The decentering of the parties in the political ground moved the attention and the interest of citizens and their energies out from the traditional organizations recognized as mass parties. This detachment in the bottom-up support caused the slackening of the grasp of the political class on ruled class and on those organizations such as unions, associations and factions usually blended and confused with parties. As Burnham observed, parties had “the character of an item of luxury consumption in competition with other such items, an indoor sport involving a host of discrete players rather than the teams of old” (1967, 305).

Furthermore, the collapse of party activism and the difficulties to mobilize even their own membership forced parties to look for new and modern incentives to the participation. Material and solidary incentives, such as basic fringe benefits or social recognition, were already overcome in developed democracies and richer and secularized societies. (Clark, Wilson, 1961)

For all these reasons, parties were obliged to find refuge elsewhere, away from the civil society, in order to survive and to secure the organization and the working of democratic life. As an instinctive resistance reaction, parties took shelter in an incompletely explored arena: the state.
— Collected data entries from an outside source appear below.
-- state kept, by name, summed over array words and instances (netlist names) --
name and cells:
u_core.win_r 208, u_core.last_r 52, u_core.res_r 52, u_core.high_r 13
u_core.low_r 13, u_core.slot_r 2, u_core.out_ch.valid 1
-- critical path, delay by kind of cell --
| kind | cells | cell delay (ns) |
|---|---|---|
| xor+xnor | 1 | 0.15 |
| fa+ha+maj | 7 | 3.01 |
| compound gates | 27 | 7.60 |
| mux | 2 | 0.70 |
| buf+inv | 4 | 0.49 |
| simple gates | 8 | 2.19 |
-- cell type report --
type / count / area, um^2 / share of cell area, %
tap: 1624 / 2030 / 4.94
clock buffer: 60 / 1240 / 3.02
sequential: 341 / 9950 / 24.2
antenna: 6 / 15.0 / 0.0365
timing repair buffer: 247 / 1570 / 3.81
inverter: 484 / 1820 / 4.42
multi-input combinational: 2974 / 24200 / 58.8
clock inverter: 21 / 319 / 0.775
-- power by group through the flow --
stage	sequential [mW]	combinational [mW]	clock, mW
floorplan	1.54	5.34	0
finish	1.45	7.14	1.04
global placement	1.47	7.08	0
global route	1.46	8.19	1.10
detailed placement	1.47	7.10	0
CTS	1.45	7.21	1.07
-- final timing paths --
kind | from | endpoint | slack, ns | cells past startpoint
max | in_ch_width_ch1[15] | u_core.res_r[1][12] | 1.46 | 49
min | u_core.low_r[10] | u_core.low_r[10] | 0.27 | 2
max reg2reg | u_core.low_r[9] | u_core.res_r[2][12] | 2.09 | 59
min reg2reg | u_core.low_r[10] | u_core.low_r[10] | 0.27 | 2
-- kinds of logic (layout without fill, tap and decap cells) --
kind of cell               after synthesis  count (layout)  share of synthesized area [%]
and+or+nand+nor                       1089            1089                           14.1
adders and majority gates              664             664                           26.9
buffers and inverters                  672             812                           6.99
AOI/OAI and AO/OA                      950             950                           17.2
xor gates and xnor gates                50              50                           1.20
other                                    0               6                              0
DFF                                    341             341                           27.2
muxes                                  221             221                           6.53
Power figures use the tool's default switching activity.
File: config.mk
export PLATFORM = sky130hd
export DESIGN_NAME = psieve_seq
export DESIGN_NICKNAME = d
export VERILOG_FILES = /design/src/hw/rtl/psieve_pkg.sv /design/src/hw/rtl/psieve_seq.sv
export SDC_FILE = /design/constraint.sdc
export NUM_CORES = 1
export LEC_CHECK = 0
export ABC_CLOCK_PERIOD_IN_PS = 6000
export BUFFER_PORTS_ARGS = -buffer_cell sky130_fd_sc_hd__buf_2
export CORE_MARGIN = 4
export CORE_UTILIZATION = 25
export DETAILED_ROUTE_END_ITERATION = 8
export SKIP_CTS_REPAIR_TIMING = 1
export SLEW_MARGIN = 10
export SYNTH_ARGS = -nofsm -noshare
export SYNTH_HDL_FRONTEND = slang
export SYNTH_SLANG_ARGS = --single-unit
File: constraint.sdc
create_clock -name clk -period 6 [get_ports clk]
set_clock_uncertainty 0.1 [all_clocks]
set_input_delay 0.6 -clock clk [delete_from_list [all_inputs] [get_ports clk]]
set_output_delay 0.6 -clock clk [all_outputs]
set_load 0.1 [all_outputs]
In this new context, parties have turned in quasi- governmental agencies or public utilities, focusing more on governmental functions and on the control of public resources and becoming more and more dependent on the state.
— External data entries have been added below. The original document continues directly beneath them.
## src/dfr_pkg.sv

```systemverilog
// Shared types and constants for the delimited frame receiver.
// No dependencies.
`timescale 1ns / 1ps

package dfr_pkg;

    localparam int unsigned FRAME_LEN_DEF = 20;
    localparam int unsigned WORD_BYTES    = 4;
    localparam int unsigned WORD_COUNT    = 4;
    localparam int unsigned PAYLOAD_BYTES = WORD_BYTES * WORD_COUNT;

    localparam logic [7:0] START_BYTE = 8'h73;  // 's'
    localparam logic [7:0] END_BYTE   = 8'h65;  // 'e'

    localparam logic [31:0] EXP_MASK  = 32'h7F80_0000;
    localparam logic [31:0] FRAC_MASK = 32'h007F_FFFF;

    typedef struct packed {
        logic [31:0] yaw_bits;
        logic [31:0] pitch_bits;
        logic [31:0] yaw_rate_bits;
        logic [31:0] pitch_rate_bits;
        logic [7:0]  status_flags;
        logic        angle_invalid;
        logic [15:0] frames_accepted;
    } t_result;

    function automatic logic is_nan(input logic [31:0] w);
        is_nan = ((w & EXP_MASK) == EXP_MASK) && ((w & FRAC_MASK) != 32'h0);
    endfunction

endpackage

```

## src/delimited_frame_receiver_core.sv

```systemverilog
// Top level of the delimited frame receiver: framing, checksum and result register.
// Depends on dfr_pkg and dfr_result_form.
`timescale 1ns / 1ps

// Channel   Dir  Handshake                  Payload
// rx        in   i_rx_valid / o_rx_ready    i_rx_byte
// out       out  o_out_valid / i_out_ready  o_yaw_bits .. o_frames_accepted
//
// One byte beat per cycle while o_rx_ready is high. The framing state (position, running
// sum) updates on the accepting edge; the end byte completes the frame and the
// result lands in the output register on that same edge.
// Reset (synchronous, active low) clears framing state, kept flags, the frame
// count and the output valid; stored frame bytes are not cleared.
// o_rx_ready drops only when the next byte is the end position and the output
// register still holds an untaken result; every other byte is taken regardless.

module delimited_frame_receiver_core #(
    parameter int unsigned FRAME_LEN = dfr_pkg::FRAME_LEN_DEF
) (
    input  logic        i_clk,
    input  logic        i_rst_n,
    input  logic        i_rx_valid,
    output logic        o_rx_ready,
    input  logic [7:0]  i_rx_byte,
    output logic        o_out_valid,
    input  logic        i_out_ready,
    output logic [31:0] o_yaw_bits,
    output logic [31:0] o_pitch_bits,
    output logic [31:0] o_yaw_rate_bits,
    output logic [31:0] o_pitch_rate_bits,
    output logic [7:0]  o_status_flags,
    output logic        o_angle_invalid,
    output logic [15:0] o_frames_accepted
);
    import dfr_pkg::*;

    localparam int unsigned POS_W   = $clog2(FRAME_LEN);
    localparam int unsigned LAST    = FRAME_LEN - 1;   // end byte position
    localparam int unsigned CSUM    = FRAME_LEN - 2;   // checksum byte
    localparam int unsigned FLAGP   = FRAME_LEN - 3;   // flag byte, last summed

    // framing state
    logic             r_in_frame, n_in_frame;
    logic [POS_W-1:0] r_pos, n_pos;
    logic [7:0]       r_sum, n_sum;
    logic [7:0]       r_last_flags, n_last_flags;
    logic [15:0]      r_count, n_count;

    // stored bytes, positions 1 .. checksum; byte 0 is always 's'
    logic [7:0]       r_bytes [1:CSUM];

    // output register
    logic             r_out_valid, n_out_valid;
    t_result          r_out;

    logic             rx_beat, at_last, frame_ok, emit;
    logic [8*PAYLOAD_BYTES-1:0] payload;
    t_result          formed;

    assign at_last    = r_in_frame && (r_pos == POS_W'(LAST));
    assign o_rx_ready = !(at_last && r_out_valid && !i_out_ready);
    assign rx_beat    = i_rx_valid && o_rx_ready;
    assign frame_ok   = (i_rx_byte == END_BYTE) && (r_sum == r_bytes[CSUM]);
    assign emit       = rx_beat && at_last && frame_ok;

    always_comb begin
        for (int k = 1; k <= PAYLOAD_BYTES; k++) begin
            payload[8*(k-1) +: 8] = r_bytes[k];
        end
    end

    dfr_result_form u_form (
        .i_payload    (payload),
        .i_flag_byte  (r_bytes[FLAGP]),
        .i_last_flags (r_last_flags),
        .i_count      (r_count + 16'd1),
        .o_result     (formed)
    );

    always_comb begin
        n_in_frame   = r_in_frame;
        n_pos        = r_pos;
        n_sum        = r_sum;
        n_last_flags = r_last_flags;
        n_count      = r_count;
        n_out_valid  = r_out_valid && !i_out_ready;
        if (rx_beat) begin
            if (!r_in_frame) begin
                if (i_rx_byte == START_BYTE) begin
                    n_in_frame = 1'b1;
                    n_pos      = POS_W'(1);
                    n_sum      = 8'd0;
                end
            end else if (at_last) begin
                // end of frame either way: back to hunting for 's'
                n_in_frame = 1'b0;
                n_pos      = '0;
                n_sum      = 8'd0;
                if (frame_ok) begin
                    n_count      = formed.frames_accepted;
                    n_last_flags = formed.status_flags;
                    n_out_valid  = 1'b1;
                end
            end else begin
                n_pos = r_pos + POS_W'(1);
                if (r_pos <= POS_W'(FLAGP)) begin
                    n_sum = r_sum + i_rx_byte;
                end
            end
        end
    end

    always_ff @(posedge i_clk) begin
        if (!i_rst_n) begin
            r_in_frame   <= 1'b0;
            r_pos        <= '0;
            r_sum        <= 8'd0;
            r_last_flags <= 8'd0;
            r_count      <= 16'd0;
            r_out_valid  <= 1'b0;
        end else begin
            r_in_frame   <= n_in_frame;
            r_pos        <= n_pos;
            r_sum        <= n_sum;
            r_last_flags <= n_last_flags;
            r_count      <= n_count;
            r_out_valid  <= n_out_valid;
        end
    end

    // byte store: position decode, only while inside a frame
    always_ff @(posedge i_clk) begin
        for (int k = 1; k <= CSUM; k++) begin
            if (rx_beat && r_in_frame && (r_pos == POS_W'(k))) begin
                r_bytes[k] <= i_rx_byte;
            end
        end
    end

    always_ff @(posedge i_clk) begin
        if (emit) begin
            r_out <= formed;
        end
    end

    assign o_out_valid       = r_out_valid;
    assign o_yaw_bits        = r_out.yaw_bits;
    assign o_pitch_bits      = r_out.pitch_bits;
    assign o_yaw_rate_bits   = r_out.yaw_rate_bits;
    assign o_pitch_rate_bits = r_out.pitch_rate_bits;
    assign o_status_flags    = r_out.status_flags;
    assign o_angle_invalid   = r_out.angle_invalid;
    assign o_frames_accepted = r_out.frames_accepted;

endmodule

```

## src/dfr_result_form.sv

```systemverilog
// Builds one result beat from the stored payload bytes of a completed frame.
// Depends on dfr_pkg (t_result, is_nan).
`timescale 1ns / 1ps

module dfr_result_form (
    input  logic [8*dfr_pkg::PAYLOAD_BYTES-1:0] i_payload,
    input  logic [7:0]                          i_flag_byte,
    input  logic [7:0]                          i_last_flags,
    input  logic [15:0]                         i_count,
    output dfr_pkg::t_result                    o_result
);
    import dfr_pkg::*;

    logic bad;

    // payload byte 0 is frame byte 1, least significant first
    always_comb begin
        o_result.yaw_bits        = i_payload[31:0];
        o_result.pitch_bits      = i_payload[63:32];
        o_result.yaw_rate_bits   = i_payload[95:64];
        o_result.pitch_rate_bits = i_payload[127:96];
        bad = is_nan(i_payload[31:0]) || is_nan(i_payload[63:32]);
        o_result.angle_invalid   = bad;
        o_result.status_flags    = bad ? i_last_flags : i_flag_byte;
        o_result.frames_accepted = i_count;
    end

endmodule
```

## config.mk

```make
export PLATFORM = sky130hd
export DESIGN_NAME = delimited_frame_receiver_core
export DESIGN_NICKNAME = d
export VERILOG_FILES = /design/src/dfr_pkg.sv /design/src/delimited_frame_receiver_core.sv /design/src/dfr_result_form.sv
export SDC_FILE = /design/constraint.sdc
export NUM_CORES = 1
export LEC_CHECK = 0
export BUFFER_PORTS_ARGS = -buffer_cell sky130_fd_sc_hd__clkbuf_2
export CORE_UTILIZATION = 51
export CTS_CLUSTER_DIAMETER = 120
export DETAILED_ROUTE_END_ITERATION = 8
export PLACE_DENSITY = 0.76
export RECOVER_POWER = 25
export SLEW_MARGIN = 10
export SYNTH_ARGS = -nofsm -noshare
export SYNTH_HDL_FRONTEND = slang
export SYNTH_SLANG_ARGS = --single-unit
```

## constraint.sdc

```tcl
create_clock -name i_clk -period 7.5 [get_ports i_clk]
set_clock_uncertainty 0.1 [all_clocks]
set_input_delay 2.25 -clock i_clk [delete_from_list [all_inputs] [get_ports i_clk]]
set_output_delay 2.25 -clock i_clk [all_outputs]
set_load 0.01 [all_outputs]
```

==> metrics list, run 1 <==
- Outcome: completed
- Standard-cell rows: 55
- Average instance area after synthesis: 18.3 sq um
* Area inside the core boundary: 22600 sq um
- For the final routed database, the setup TNS stands at 0 ns.
* Design area: 14000 sq um
* Top FF cell, synth: sky130_fd_sc_hd__edfxtp_1
- Worst vdd rail ir drop: 0.203 mV
- Worst setup path startpoint: i_rx_byte[6]
- From synthesis to final layout, the design area changed by 19.6%.
* Power Density: 267 nW/um^2
- After layout, the minimum clock period comes to 5.85 ns.
* Synth area leader: sky130_fd_sc_hd__edfxtp_1
* CTS H-tree lvls: 2
* Max-slew violation total from the final report: 0
* Data arrival time of the critical path: 5.91 ns
- Cell area after synthesis: 11700 sq um
- Buffers added on ports: 166
- The min-delay analysis places its worst path in the category reg -> reg.
* Final core utilization: 0.621
- Antenna cells: 0
- Sequential element share of the synthesized area: 0.828
- Global routing usage summed across all routing layers: 0.201
- Yosys mapped the design onto 53 distinct sky130hd cell types.
- Antenna violations before repair: 0
- For this run, the number of Yosys warnings is 0.
- Synthesis inferred 336 register bits.
* Via count: 6324
- Most instantiated cells after synthesis: 297 x sky130_fd_sc_hd__edfxtp_1, 42 x sky130_fd_sc_hd__nand2_1, 39 x sky130_fd_sc_hd__dfxtp_1
- Final routed wirelength across all metal layers: 23.6 mm
- Register-to-Register Setup Slack: 3.72 ns
* Number of filler cells placed in the layout: 1573
- The number of cells on the worst reg-to-reg path is 6.
* RePlAce Congestion: 0.783
* Startpoint class of the critical path: input pin
* Overall power consumption: 0.00374 W
- By startpoint and endpoint, the worst setup path is classified as in -> reg.
- Net count of the finished layout: 862
- Entering global routing, the biggest net connects 82 pins.
* Average wire per standard cell: 20.5 um
- Remaining routing DRC violations: 0
- DP HPWL: 14.5 mm
* CTS Buf Count: 34
- Share of synthesized registers carrying an async set or reset: 0
- By instance count, the leading cell after synthesis is sky130_fd_sc_hd__edfxtp_1.
- After detailed routing, the number of vias per cell comes to 5.51.
- The placed instances occupy a cell area of 12900 sq um.
* Effective utilization at floorplan: 0.519
* Design internal power: 0.00302 W
- The share of total power dissipated in sequential elements is 0.540.
- The tree built by TritonCTS fans out to 336 sinks.
- In this run the worst setup path terminates at o_yaw_bits[29]$_DFFE_PP_.
* CTS tree: yes
- The number of hold-slack violations in the final timing report came to 0.
- Of the total power, the share spent switching nets is 0.192.
- EDFF count, synth: 297
* Vias in the first global route: 6226
- Post-CTS repair changed the size of 0 cells.
- First-pass detailed-route iteration total: 7
- Derived from the worst setup path, the maximum achievable clock frequency is 0.171 GHz.
- Across the run, the number of max-cap violations was 0.
* Largest fanout on the critical path: 81
* Antenna Nets Post-Route: 0
* Clock group share of total power: 0.451
* Cell count after synthesis: 641
- Bufs on Longest Clock Path: 3
- Die Wd: 154 um
- Skew-Pair Late Insertion Delay: 0.51 ns
- The analysis attributes to cell leakage a power of 4.96 nW.
- The share of synthesized area in the top cell type comes to 0.761.
- Reg clk slew, reported paths: 0.06 ns
* Setup repair after global routing missed its margin: no
* Largest cells by area after synthesis: sky130_fd_sc_hd__edfxtp_1 76%, sky130_fd_sc_hd__dfxtp_1 6.7%, sky130_fd_sc_hd__xnor2_1 1.4%, sky130_fd_sc_hd__ha_1 1.4%, sky130_fd_sc_hd__nand2_1 1.3%
- Worst-case headroom to the max-slew limit: 0.171
- Boundary Pins: 167
- Die outline area: 23600 sq um
* Setup violations, final: 0
- Of the cells placed in the final design, the portion with a size suffix greater than 1 is 0.263.
- Number of DRC violations after detailed-routing iteration 0: 480
- First-pass GRT wire length: 35.4 mm
* Measured slew at the worst slew-check pin: 1.24 ns
* Hold buffer count at cts: 0
- The floorplan step set the die height to 154 um.
- Dividing the final minimum period by the clock period gives 0.780.
- Endpoint of the worst-slack reg-to-reg timing path: o_yaw_bits[29]$_DFFE_PP_
- Count of buffers added by post-CTS timing repair for setup: 0
- Comb power frac: 0.009
- Net count after synthesis: 667
- Switching power: 0.000716 W
- Endpoint type of the worst setup path: flip-flop
- STA puts the critical path data required time at 7.56 ns.
- Total grt overflow: 0
- The tree is rooted in a sky130_fd_sc_hd__clkbuf_16.
- Worst reg2reg path startpoint: r_pos[0]$_SDFFE_PN0P_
(Epstein, 1986; Biezen, 2004; Ignazi, 2012, 2014).

Rephrasing Sartori’s minimal definition of a party (1976, 63), we could define the modern parties as political groups identified by an official label that run at elections, and are capable of allocating, before or after the elections, public resources.

In recent years the space of domestic policy-making process in EU countries has been significantly restricted by European institutions: the progressive Europeanization promoted an integration on national ‘policies, politics and polities’ (Börzel and Risse, 2003) that asked also for policy coherence commitments and, especially in some countries, spending standards “by authoritative European rules” (Risse et al. 2001, 3).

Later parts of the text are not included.